Title: Noor
Author: Nnedi Okorafor
Book Type: Novel
Series: N/A
Series Number: N/A
Genre: Speculative Fiction, Science-Fiction, Fantasy, Dystopia
Age: Adult
Disability: Body Augmentation, Prosthetics
LGBTQ+: N/A
Published: 2021
Setting: Future Nigeria
[ID: A book cover. The author’s name “Nnedi Okorafor” is written at the top in large brown caps. Above it, in smaller caps, text reading “Hugo, Nebula. and World Fantasy Award-Winning Author”. The title “Noor” is written in larger white caps at the bottom of the cover. Inside each letter, an orange line following the shape. In the middle of both “O”s, to stacked orange and white dots. The title is sandwiched by four light orange bars, two above it and two below it. The cover is bright yellow at the top and getting slightly darker going down. In the centre, art of a young black woman. She has her hair tied back in a thick bun. In the centre of her forehead, a red light surrounded by a thin metal border. Behind her it looks like there is a light shining. /end]
Content Warning:
- Ableism
- Violence
- Blood
- Animal Death
- Medical Content
- Body Horror
- Sexual Content
- Adult
Summary:
From Africanfuturist luminary Okorafor comes a new science fiction novel of intense action and thoughtful rumination on biotechnology, destiny, and humanity in a near-future Nigeria.
Anwuli Okwudili prefers to be called AO. To her, these initials have always stood for Artificial Organism. AO has never really felt…natural, and that’s putting it lightly. Her parents spent most of the days before she was born praying for her peaceful passing because even in-utero she was wrong. But she lived. Then came the car accident years later that disabled her even further. Yet instead of viewing her strange body the way the world views it, as freakish, unnatural, even the work of the devil, AO embraces all that she is: A woman with a ton of major and necessary body augmentations. And then one day she goes to her local market and everything goes wrong.
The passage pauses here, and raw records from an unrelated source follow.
File: src/rtl/drv_scan.sv
module drv_scan
  import drv_pkg::*;
(
  input  logic clk,
  input  logic rst_n,
  input  logic cap_en,
  input  logic sh_en,
  input  logic tdi,
  input  drv_t par_in,
  output drv_t sh,
  output logic tdo
);
  always_ff @(posedge clk) begin
    if (!rst_n)      sh <= '0;
    else if (cap_en) sh <= par_in;
    else if (sh_en)  sh <= shift_step(sh, tdi);
  end

  assign tdo = sh[0];

  // serial input lands at the top bit
  a_r6_shift_in: assert property (@(posedge clk) disable iff (!rst_n)
    (sh_en && !cap_en) |=> sh[DRV_W-1] == $past(tdi));
  // capture takes the parallel value
  a_r7_capture: assert property (@(posedge clk) disable iff (!rst_n)
    cap_en |=> sh == $past(par_in));
  // no strobe means no movement
  a_r8_idle_hold: assert property (@(posedge clk) disable iff (!rst_n)
    (!cap_en && !sh_en) |=> $stable(sh));
endmodule

File: src/rtl/drv_bank.sv
module drv_bank
  import drv_pkg::*;
(
  input  logic clk,
  input  logic rst_n,
  input  logic sys_owns,
  input  drv_t strap,
  input  logic upd_fire,
  input  drv_t upd_val,
  output drv_t q
);
  logic strap_ld;
  assign strap_ld = !rst_n && sys_owns;

  always_ff @(posedge clk) begin
    if (strap_ld)      q <= strap;
    else if (upd_fire) q <= upd_val;
  end

  // bank follows the strap while reset is low and the system owns the pins
  a_r1_strap_follow: assert property (@(posedge clk)
    strap_ld |=> q == $past(strap));
  // an accepted update copies the scan value
  a_r4_update_load: assert property (@(posedge clk) disable iff (!rst_n)
    (upd_fire && rst_n) |=> q == $past(upd_val));
  // nothing else moves the bank
  a_r5_hold: assert property (@(posedge clk) disable iff (!rst_n)
    (rst_n && !upd_fire) |=> $stable(q));
endmodule
## config.mk

```make
export PLATFORM = sky130hd
export DESIGN_NAME = wpt_match_unit
export DESIGN_NICKNAME = d
export VERILOG_FILES = /design/src/rtl/wpt_pkg.sv /design/src/rtl/wpt_regs.sv /design/src/rtl/wpt_qual.sv /design/src/rtl/wpt_match_unit.sv
export SDC_FILE = /design/constraint.sdc
export NUM_CORES = 1
export LEC_CHECK = 0
export BUFFER_PORTS_ARGS = -buffer_cell sky130_fd_sc_hd__buf_2
export CORE_UTILIZATION = 30
export CTS_CLUSTER_DIAMETER = 40
export DETAILED_ROUTE_END_ITERATION = 10
export GPL_TIMING_DRIVEN = 0
export PLACE_DENSITY = 0.53
export SLEW_MARGIN = 5
export SYNTH_ARGS = -nofsm -noshare
export SYNTH_HDL_FRONTEND = slang
export SYNTH_SLANG_ARGS = --single-unit
```

## constraint.sdc

```tcl
create_clock -name clk -period 1.6 [get_ports clk]
set_clock_uncertainty 0.1 [all_clocks]
set_input_delay 0.32 -clock clk [delete_from_list [all_inputs] [get_ports clk]]
set_output_delay 0.32 -clock clk [all_outputs]
set_load 0.03 [all_outputs]
```

## src/rtl/wpt_pkg.sv

```systemverilog
package wpt_pkg;
  localparam int LANES  = 4;
  localparam int LSB    = $clog2(LANES);
  localparam int CTRL_W = 16;

  typedef enum logic [2:0] {
    K_LOAD  = 3'd0,
    K_STORE = 3'd1,
    K_SWAP  = 3'd2,
    K_LDEX  = 3'd3,
    K_STEX  = 3'd4
  } acc_kind_e;

  typedef struct packed {
    logic [1:0]       sec;
    logic [4:0]       rsv;
    logic [LANES-1:0] lanes;
    logic [1:0]       kind;
    logic [1:0]       priv;
    logic             en;
  } wctl_t;

  localparam logic [CTRL_W-1:0] CTRL_WMASK = 16'hC1FF;
endpackage

```

## src/rtl/wpt_regs.sv

```systemverilog
module wpt_regs
  import wpt_pkg::*;
#(
  parameter int ADDR_W = 32
) (
  input  logic                  clk,
  input  logic                  rst_n,
  input  logic                  wr_en,
  input  logic                  sel,
  input  logic [ADDR_W-1:0]     wdata,
  output logic [ADDR_W-1:0]     rdata,
  output logic [ADDR_W-1:LSB]   addr_q,
  output wctl_t                 ctrl_q
);
  always_ff @(posedge clk) begin
    if (!rst_n) begin
      addr_q <= '0;
      ctrl_q <= '0;
    end else if (wr_en) begin
      if (sel) ctrl_q <= wctl_t'(wdata[CTRL_W-1:0] & CTRL_WMASK);
      else     addr_q <= wdata[ADDR_W-1:LSB];
    end
  end

  always_comb begin
    rdata = '0;
    if (sel) rdata[CTRL_W-1:0] = ctrl_q;
    else     rdata[ADDR_W-1:LSB] = addr_q;
  end
endmodule

```

## src/rtl/wpt_qual.sv

```systemverilog
module wpt_qual
  import wpt_pkg::*;
(
  input  wctl_t            ctrl,
  input  logic [LANES-1:0] lanes,
  input  logic [2:0]       kind,
  input  logic             priv,
  input  logic             nonsec,
  input  logic             mon_ok,
  output logic             ok
);
  logic [LANES-1:0] lane_and;
  logic sec_ok, priv_ok, kind_ok, lane_ok, ld_m, st_m;

  for (genvar i = 0; i < LANES; i++) begin : g_lane
    assign lane_and[i] = lanes[i] & ctrl.lanes[i];
  end
  assign lane_ok = |lane_and;

  always_comb begin
    unique case (ctrl.sec)
      2'b00:   sec_ok = 1'b1;
      2'b01:   sec_ok = nonsec;
      2'b10:   sec_ok = !nonsec;
      default: sec_ok = 1'b0;
    endcase
  end

  always_comb begin
    unique case (ctrl.priv)
      2'b01:   priv_ok = priv;
      2'b10:   priv_ok = !priv;
      2'b11:   priv_ok = 1'b1;
      default: priv_ok = 1'b0;
    endcase
  end

  assign ld_m = ctrl.kind[0];
  assign st_m = ctrl.kind[1];

  always_comb begin
    case (kind)
      K_LOAD:  kind_ok = ld_m;
      K_STORE: kind_ok = st_m;
      K_SWAP:  kind_ok = ld_m | st_m;
      K_LDEX:  kind_ok = ld_m;
      K_STEX:  kind_ok = st_m & mon_ok;
      default: kind_ok = 1'b0;
    endcase
  end

  assign ok = sec_ok & priv_ok & kind_ok & lane_ok;
endmodule

```

## src/rtl/wpt_match_unit.sv

```systemverilog
module wpt_match_unit
  import wpt_pkg::*;
#(
  parameter int ADDR_W = 32
) (
  input  logic              clk,
  input  logic              rst_n,
  input  logic              reg_wr_en,
  input  logic              reg_sel,
  input  logic [ADDR_W-1:0] reg_wdata,
  output logic [ADDR_W-1:0] reg_rdata,
  input  logic              acc_valid,
  output logic              acc_ready,
  input  logic [ADDR_W-1:0] acc_addr,
  input  logic [LANES-1:0]  acc_lanes,
  input  logic [2:0]        acc_kind,
  input  logic              acc_priv,
  input  logic              acc_nonsec,
  input  logic              acc_mon_ok,
  output logic              wp_hit
);
  logic [ADDR_W-1:LSB] addr_q;
  wctl_t               ctrl_q;
  logic                qual_ok, addr_eq, hit_d, hit_q;

  wpt_regs #(.ADDR_W(ADDR_W)) u_regs (
    .clk    (clk),
    .rst_n  (rst_n),
    .wr_en  (reg_wr_en),
    .sel    (reg_sel),
    .wdata  (reg_wdata),
    .rdata  (reg_rdata),
    .addr_q (addr_q),
    .ctrl_q (ctrl_q)
  );

  wpt_qual u_qual (
    .ctrl   (ctrl_q),
    .lanes  (acc_lanes),
    .kind   (acc_kind),
    .priv   (acc_priv),
    .nonsec (acc_nonsec),
    .mon_ok (acc_mon_ok),
    .ok     (qual_ok)
  );

  assign acc_ready = 1'b1;
  assign addr_eq   = (acc_addr[ADDR_W-1:LSB] == addr_q);
  assign hit_d     = acc_valid & acc_ready & ctrl_q.en & addr_eq & qual_ok;

  always_ff @(posedge clk) begin
    if (!rst_n) hit_q <= 1'b0;
    else        hit_q <= hit_d;
  end

  assign wp_hit = hit_q;
endmodule

```

### After elaboration in Yosys (flattened, before gate mapping)

Cells that the tools add are included.

| word-level totals | value |
|---|---|
| register bits | 42 |
| input port bits | 79 |
| output and inout bits | 34 |
| logic and storage cells | 44 |

| operators by class | value |
|---|---|
| equal/unequal tests | 10 |
| multiplexer cells | 6 |
| bitwise gates (word level) | 13 |
| reduce and logical (&&, ||, !) cells | 8 |

Operators by type and width:

| operator | count |
|---|---|
| equality test 30 bit | 1 |
| two-way mux 16 bit | 1 |
| two-way mux 14 bit | 1 |
| bitwise AND 1 bit | 11 |
| equality test 2 bit, second input constant | 3 |
| equality test 3 x 2 -> 1 bit, second input constant | 2 |
| case mux 1 bit (3 select lines) | 2 |
| equality test 2 x 1 -> 1 bit, second input constant | 2 |
| case mux 1 bit (4 select lines) | 1 |
| AND reduction 2 bit | 2 |
| OR reduction 4 bit | 1 |
| equality test 3 x 1 -> 1 bit, second input constant | 1 |
| equality test 3 bit, second input constant | 1 |
| logical NOT 3 bit | 1 |
| logical NOT 1 bit | 2 |
| logical NOT 2 bit | 1 |
| two-way mux 2 bit | 1 |
| OR reduction 2 bit | 1 |
| inverter 1 bit | 1 |
| bitwise OR 1 bit | 1 |

### Depth between registers and ports, before layout

| depth | value |
|---|---|
| word-level depth | 6 |
| depth in mapped cells | 5 |
| gate-level depth less buffers | 4 |

### By module

Synthesis repeated with hierarchy kept, for this count alone.

| second synthesis, totals | value |
|---|---|
| cells, all modules | 268 |
| area, all modules | 2,427.3 µm² |

By module, submodules not included:

| module | times used | cells each | area each (µm²) | sequential area each (µm²) |
|---|---|---|---|---|
| wpt_regs | 1 | 212 | 1,953.1 | 820.8 |
| wpt_match_unit | 1 | 45 | 384.1 | 20.0 |
| wpt_qual | 1 | 11 | 90.1 | 0.0 |

### Least setup slack after synthesis

Ideal clock, no wire load.

| timing | value |
|---|---|
| path type | input port to output port |
| from | input reg_sel |
| to | output reg_rdata[14] |
| arrival | 1,145 ps |
| required time | 1,180 ps |
| slack | 35 ps |
| stages on the path | 3 |
| path buffers | 2 |
| path through | buf_2 > buf_2 > mux2_1 |

| on the way | value |
|---|---|
| cells in the longest elaborated chain, start to end | 1 |

RTL lines:

| item | RTL line | RTL |
|---|---|---|
| start: declaration | wpt_match_unit.sv:9 | `input logic reg_sel,` |
| two-way mux 14 bit | wpt_regs.sv:27 | `if (sel) rdata[CTRL_W-1:0] = ctrl_q;` |
| end: declaration | wpt_match_unit.sv:11 | `output logic [ADDR_W-1:0] reg_rdata,` |

No other way between the ends.

### Final worst setup path

| timing | value |
|---|---|
| from | register u_regs.addr_q[14] in the netlist's numbering |
| to | output reg_rdata[14] |

| on the way | value |
|---|---|
| cells in the longest elaborated chain, start to end | 1 |

RTL lines:

| item | RTL line | RTL |
|---|---|---|
| start: declaration | wpt_regs.sv:12 | `output logic [ADDR_W-1:LSB] addr_q,` |
| start signal: assignment | wpt_regs.sv:21 | `else addr_q <= wdata[ADDR_W-1:LSB];` |
| two-way mux 14 bit | wpt_regs.sv:27 |  |

No other way between the ends.

==> flow_results.xml <==
<?xml version="1.0" encoding="UTF-8"?>
<metrics>
  <group name="place">
    <metric name="globalplace.congestion" unit="">0.700</metric>
    <metric name="port-buffer-count" unit="">108</metric>
    <metric name="place_hpwl" unit="um">5120</metric>
  </group>
  <group name="synthesis">
    <metric name="synth.yosys.seq_area_share" unit="%">37.5</metric>
    <metric name="syn_nets" unit="">352</metric>
    <metric name="synthesis.instances" unit="">273</metric>
    <metric name="yosys-top-cells-area" unit="">dfxtp_1 38%, nand2_1 14%, a21boi_1 14%, xor2_1 11%, nor2b_1 5.9%</metric>
    <metric name="postSynthAreaPerCell" unit="um^2">8.21</metric>
    <metric name="synth_top_cell_by_area" unit="">dfxtp_1</metric>
    <metric name="synth-seq-cells" unit="">42</metric>
    <metric name="mappedNetlistArea" unit="um^2">2240</metric>
    <metric name="count_of_different_cell_masters_after_synthesis" unit="">26</metric>
    <metric name="synth_warnings" unit="">0</metric>
    <metric name="yosys.area.top_type_share" unit="%">37.5</metric>
  </group>
  <group name="worst_hold_path">
    <metric name="holdCritPathClass" unit="">in2reg</metric>
  </group>
  <group name="die">
    <metric name="die_area" unit="um^2">7820</metric>
    <metric name="die_h" unit="um">88.5</metric>
    <metric name="fp-row-count" unit="">31</metric>
    <metric name="floorplan.initialDensity" unit="%">30.9</metric>
    <metric name="die_w" unit="um">88.5</metric>
    <metric name="ioPinCount" unit="">113</metric>
    <metric name="core-area" unit="um^2">7250</metric>
  </group>
  <group name="route">
    <metric name="drt-total-wl" unit="um">6640</metric>
    <metric name="first_iter_violations" unit="">82</metric>
    <metric name="detailed_route_vias_per_instance" unit="">4.42</metric>
    <metric name="first_pass_iters" unit="">4</metric>
    <metric name="antenna_violating_nets_post_route" unit="">0</metric>
    <metric name="routed-via-count" unit="">2152</metric>
    <metric name="drc" unit="">0</metric>
    <metric name="routed_wire_length_per_instance" unit="um">13.6</metric>
  </group>
  <group name="critical_path">
    <metric name="r2r_start" unit="">u_regs.addr_q[13]$_SDFFE_PN0P_</metric>
    <metric name="category_of_the_worst_setup_path_launch_point" unit="">flop</metric>
    <metric name="ff_to_ff_end" unit="">wp_hit$_SDFF_PN0_</metric>
    <metric name="setup.reg_to_reg.worst_slack" unit="ps">150</metric>
    <metric name="r2r.worst_path.cells" unit="">4</metric>
    <metric name="worstSetupPathType" unit="">reg2out</metric>
    <metric name="cp_data_required_time" unit="ps">1180</metric>
    <metric name="type_of_destination_of_the_critical_path" unit="">primary output</metric>
    <metric name="critical_path.max_fanout" unit="">3</metric>
    <metric name="critical_path_arrival" unit="ps">1140</metric>
    <metric name="timing.critical_path.from" unit="">u_regs.addr_q[14]$_SDFFE_PN0P_</metric>
    <metric name="critical_path.endpoint" unit="">reg_rdata[14]</metric>
  </group>
  <group name="finish">
    <metric name="num_antenna_cells" unit="">0</metric>
    <metric name="layout-area-overhead-vs-synth" unit="%">34.6</metric>
    <metric name="mostFrequentLayoutCell" unit="">buf_2</metric>
    <metric name="layout_common_cells" unit="">115 x buf_2, 84 x nand2_1, 42 x dfxtp_1</metric>
    <metric name="post_route_cells_drive_above_1_share" unit="%">33.2</metric>
    <metric name="final_net_count" unit="">467</metric>
    <metric name="postLayoutCoreUtil" unit="%">41.6</metric>
  </group>
  <group name="clocking">
    <metric name="clock_insertion_delay_worst_skew" unit="ps">290</metric>
    <metric name="clkTransAtPathRegs" unit="ps">80</metric>
    <metric name="htree_num_levels" unit="">2</metric>
    <metric name="clock_tree_from_tritoncts" unit="">yes</metric>
    <metric name="clock-sinks" unit="">42</metric>
    <metric name="cts-buffers-inserted" unit="">5</metric>
    <metric name="cts_root_buf" unit="">clkbuf_8</metric>
    <metric name="max-clock-path-buffers" unit="">2</metric>
  </group>
  <group name="grt">
    <metric name="gr-usage-all-layers" unit="%">17.3</metric>
    <metric name="grt_max_degree" unit="">12</metric>
    <metric name="global_route_wire_length_before_repair" unit="um">9960</metric>
    <metric name="grt_overflow" unit="">0</metric>
    <metric name="grt_pass1_vias" unit="">1984</metric>
    <metric name="antenna_found_initial" unit="">0</metric>
  </group>
  <group name="timing">
    <metric name="post-route-min-period" unit="ps">1560</metric>
    <metric name="rsz_0062_raised_after_global_routing" unit="">no</metric>
    <metric name="finalSetupViolCount" unit="">0</metric>
    <metric name="worstMarginPinSlew" unit="ps">529</metric>
    <metric name="fmax" unit="GHz">0.640</metric>
    <metric name="worst_slew_margin_rel" unit="%">64.8</metric>
    <metric name="final-max-slew-violation-count" unit="">0</metric>
    <metric name="period_share" unit="%">97.6</metric>
    <metric name="finalHoldViolations" unit="">0</metric>
    <metric name="final.hold.worst_slack" unit="ps">157</metric>
  </group>
  <group name="power_and_ir_drop">
    <metric name="max-vdd-ir-drop" unit="uV">339</metric>
    <metric name="power-per-cell-area" unit="nW/um^2">746</metric>
    <metric name="p_leak" unit="nW">1.44</metric>
  </group>
  <group name="job">
    <metric name="max_cap_violations" unit="">0</metric>
  </group>
  <group name="run_status">
    <metric name="run_status" unit="">finished clean</metric>
  </group>
</metrics>
==> critical path, cell delays in order, from the launching register on <==
cell and delay (ps):
dfxtp_1 340, mux2_1 310, clkbuf_4 190
==> flip-flops by register name, summed over array words and instances, names as in the netlist <==
register,cells
u_regs.addr_q,30
wp_hit,1
u_regs.ctrl_q,11
==> what timing repair did <==
item                                    CTS  global route
buffers inserted                          0             0
pin swaps                                 0             0
hold buffers                              0             0
gates resized for setup                   8             3
endpoints found under the setup margin   27             4
==> cells by family (layout without fill, tap and decap cells) <==
logic type                Yosys count  count (layout)  synth area share [%]
and+or+nand+nor                   125             125                  25.8
muxes                              11              11                  5.41
DFF                                42              42                  37.5
AOI/OAI and AO/OA                  46              46                  15.5
other                               1               1                 0.167
xor gates and xnor gates           31              31                  12.1
buffers and inverters              17             132                  3.52
==> power breakdown <==
group | total, W | switching [W] | internal, W
Clock | 0.000655 | 0.000354 | 0.000301
Sequential | 0.00113 | 0.0000390 | 0.00109
Combinational | 0.000464 | 0.000256 | 0.000208
==> worst min path at each step <==
stage,start,to,cells after the start
5_1_grt,reg_wdata[20],u_regs.addr_q[20]$_SDFFE_PN0P_,3
4_1_cts,reg_wdata[12],u_regs.addr_q[12]$_SDFFE_PN0P_,3
3_3_place_gp,u_regs.ctrl_q[0]$_SDFFE_PN0P_,u_regs.ctrl_q[0]$_SDFFE_PN0P_,2
6_report,reg_wdata[12],u_regs.addr_q[12]$_SDFFE_PN0P_,3
2_1_floorplan,u_regs.ctrl_q[1]$_SDFFE_PN0P_,u_regs.ctrl_q[1]$_SDFFE_PN0P_,2
3_5_place_dp,u_regs.ctrl_q[2]$_SDFFE_PN0P_,u_regs.ctrl_q[2]$_SDFFE_PN0P_,2
==> cells in the mapped netlist, drive strengths merged <==
master,count
buf,11
conb,1
nor4,6
a221o,1
xor2,28
a211oi,1
dfxtp,42
nor2,2
nor3,1
nand3,2
mux2,9
nand2b,2
clkbuf,6
nand4,3
xnor2,3
a21boi,41
nor2b,22
nand2,84
mux2i,2
and2,3
a22oi,2
o31ai,1
==> through the flow <==
stage	power [W]	std cells	area [um^2]	setup TNS, ps	setup WS, ps
3_5_place_dp	0.00162	480	2910	-4170	-238
3_3_place_gp	0.00161	480	2910	-4380	-255
4_1_cts	0.00228	487	3010	0	1.99
6_report	0.00225	487	3020	0	38.0
5_1_grt	0.00237	487	3020	0	1.25
2_1_floorplan	0.00141	273	2240	0	35.1
==> area by class of cell <==
type	count	area (um^2)
Multi-Input combinational cell	214	1330
Timing Repair Buffer	108	543
Sequential cell	42	841
Fill cell	785	4240
Clock buffer	7	76.3
Buffer	17	105
Tap cell	99	124
==> routing by layer <==
metal / up-vias / routed length [um] / track usage, %
met3: 6 / 435 / 3.92
met2: 74 / 3030 / 28.6
met4: 0 / 60 / 4.40
met5: - / 0 / 0
li1: 1121 / - / -
met1: 951 / 3110 / 22.9
(Power assumes the default switching activity.)
File: src/rtl/card_strobe_pkg.sv
`timescale 1ns/1ps
package card_strobe_pkg;

   typedef enum logic [1:0] {
      PH_IDLE   = 2'd0,
      PH_SETUP  = 2'd1,
      PH_STROBE = 2'd2,
      PH_HOLD   = 2'd3
   } phase_e;

   // access kind is {io, wr}
   localparam int KIND_NUM = 4;
   typedef logic [1:0] kind_t;

endpackage

File: src/rtl/cs_sync.sv
`timescale 1ns/1ps
module cs_sync #(
   parameter int STAGES = 2
) (
   input  logic clk,
   input  logic rst_n,
   input  logic d_i,
   output logic q_o
);
   generate
      if (STAGES < 2) begin : g_bad_stages
         $error("cs_sync needs at least two stages");
      end
   endgenerate

   logic [STAGES-1:0] sh_q;

   always_ff @(posedge clk or negedge rst_n) begin
      if (!rst_n) sh_q <= '0;
      else        sh_q <= {sh_q[STAGES-2:0], d_i};
   end

   assign q_o = sh_q[STAGES-1];
endmodule

File: src/rtl/cs_phase_ctl.sv
`timescale 1ns/1ps
module cs_phase_ctl
   import card_strobe_pkg::*;
#(
   parameter int CNT_W = 4
) (
   input  logic             clk,
   input  logic             rst_n,
   input  logic             req_i,
   input  logic             wr_i,
   input  logic             io_i,
   input  logic [CNT_W-1:0] setup_cnt_i,
   input  logic [CNT_W-1:0] strobe_cnt_i,
   input  logic [CNT_W-1:0] hold_cnt_i,
   input  logic             wait_en_i,
   input  logic             wait_s_i,
   output phase_e           phase_o,
   output kind_t            kind_o,
   output logic             done_o
);
   generate
      if (CNT_W < 1) begin : g_bad_cw
         $error("cs_phase_ctl needs CNT_W >= 1");
      end
   endgenerate

   localparam int NW = CNT_W + 1;
   localparam logic [NW-1:0] ONE = NW'(1);

   phase_e          phase_q;
   kind_t           kind_q;
   logic [NW-1:0]   cnt_q;
   logic [NW-1:0]   len_q;
   logic [NW-1:0]   hold_q;
   logic            wen_q;

   logic [NW-1:0]   s_eff, l_eff, h_eff;
   logic            last;

   always_comb begin
      s_eff = (setup_cnt_i == '0) ? ONE : {1'b0, setup_cnt_i};
      s_eff = s_eff + NW'(io_i & wr_i);
      l_eff = (strobe_cnt_i == '0) ? ONE : {1'b0, strobe_cnt_i};
      l_eff = l_eff + NW'(wait_en_i);
      h_eff = (hold_cnt_i == '0) ? ONE : {1'b0, hold_cnt_i};
   end

   assign last = (cnt_q == '0);

   always_ff @(posedge clk or negedge rst_n) begin
      if (!rst_n) begin
         phase_q <= PH_IDLE;
         kind_q  <= '0;
         cnt_q   <= '0;
         len_q   <= '0;
         hold_q  <= '0;
         wen_q   <= 1'b0;
      end else begin
         unique case (phase_q)
            PH_IDLE: begin
               if (req_i) begin
                  phase_q <= PH_SETUP;
                  kind_q  <= {io_i, wr_i};
                  cnt_q   <= s_eff - ONE;
                  len_q   <= l_eff;
                  hold_q  <= h_eff;
                  wen_q   <= wait_en_i;
               end
            end
            PH_SETUP: begin
               if (last) begin
                  phase_q <= PH_STROBE;
                  cnt_q   <= len_q - ONE;
               end else begin
                  cnt_q   <= cnt_q - ONE;
               end
            end
            PH_STROBE: begin
               if (!last) begin
                  cnt_q <= cnt_q - ONE;
               end else if (!(wen_q && wait_s_i)) begin
                  phase_q <= PH_HOLD;
                  cnt_q   <= hold_q - ONE;
               end
            end
            PH_HOLD: begin
               if (last) phase_q <= PH_IDLE;
               else      cnt_q   <= cnt_q - ONE;
            end
            default: phase_q <= PH_IDLE;
         endcase
      end
   end

   assign phase_o = phase_q;
   assign kind_o  = kind_q;
   assign done_o  = (phase_q == PH_HOLD) && last;
endmodule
Once on the run, she meets a Fulani herdsman named DNA and the race against time across the deserts of Northern Nigeria begins. In a world where all things are streamed, everyone is watching the reckoning of the murderess and the terrorist and the saga of the wicked woman and mad man unfold. This fast-paced, relentless journey of tribe, destiny, body, and the wonderland of technology revels in the fact that the future sometimes isn’t so predictable. Expect the unaccepted.
Notes:
There is an audiobook.
There is an ebook. There is a kindle edition.
This book was nominated for the 2023 Audie Award for Science Fiction.
Archivist Comments:
Listen I know there can be a bit of discourse around cyborgs being disability represnetation etc. etc. but most reviews seem to be in agreement that the MCs usage of body augmentation and cybernetic parts doesn’t take away from the fact that she is disabled. Rather, it raises a lot of questions around disability, prosthetics and the overcommercialisation/capitalisation of the disability aid market by corporations and the government.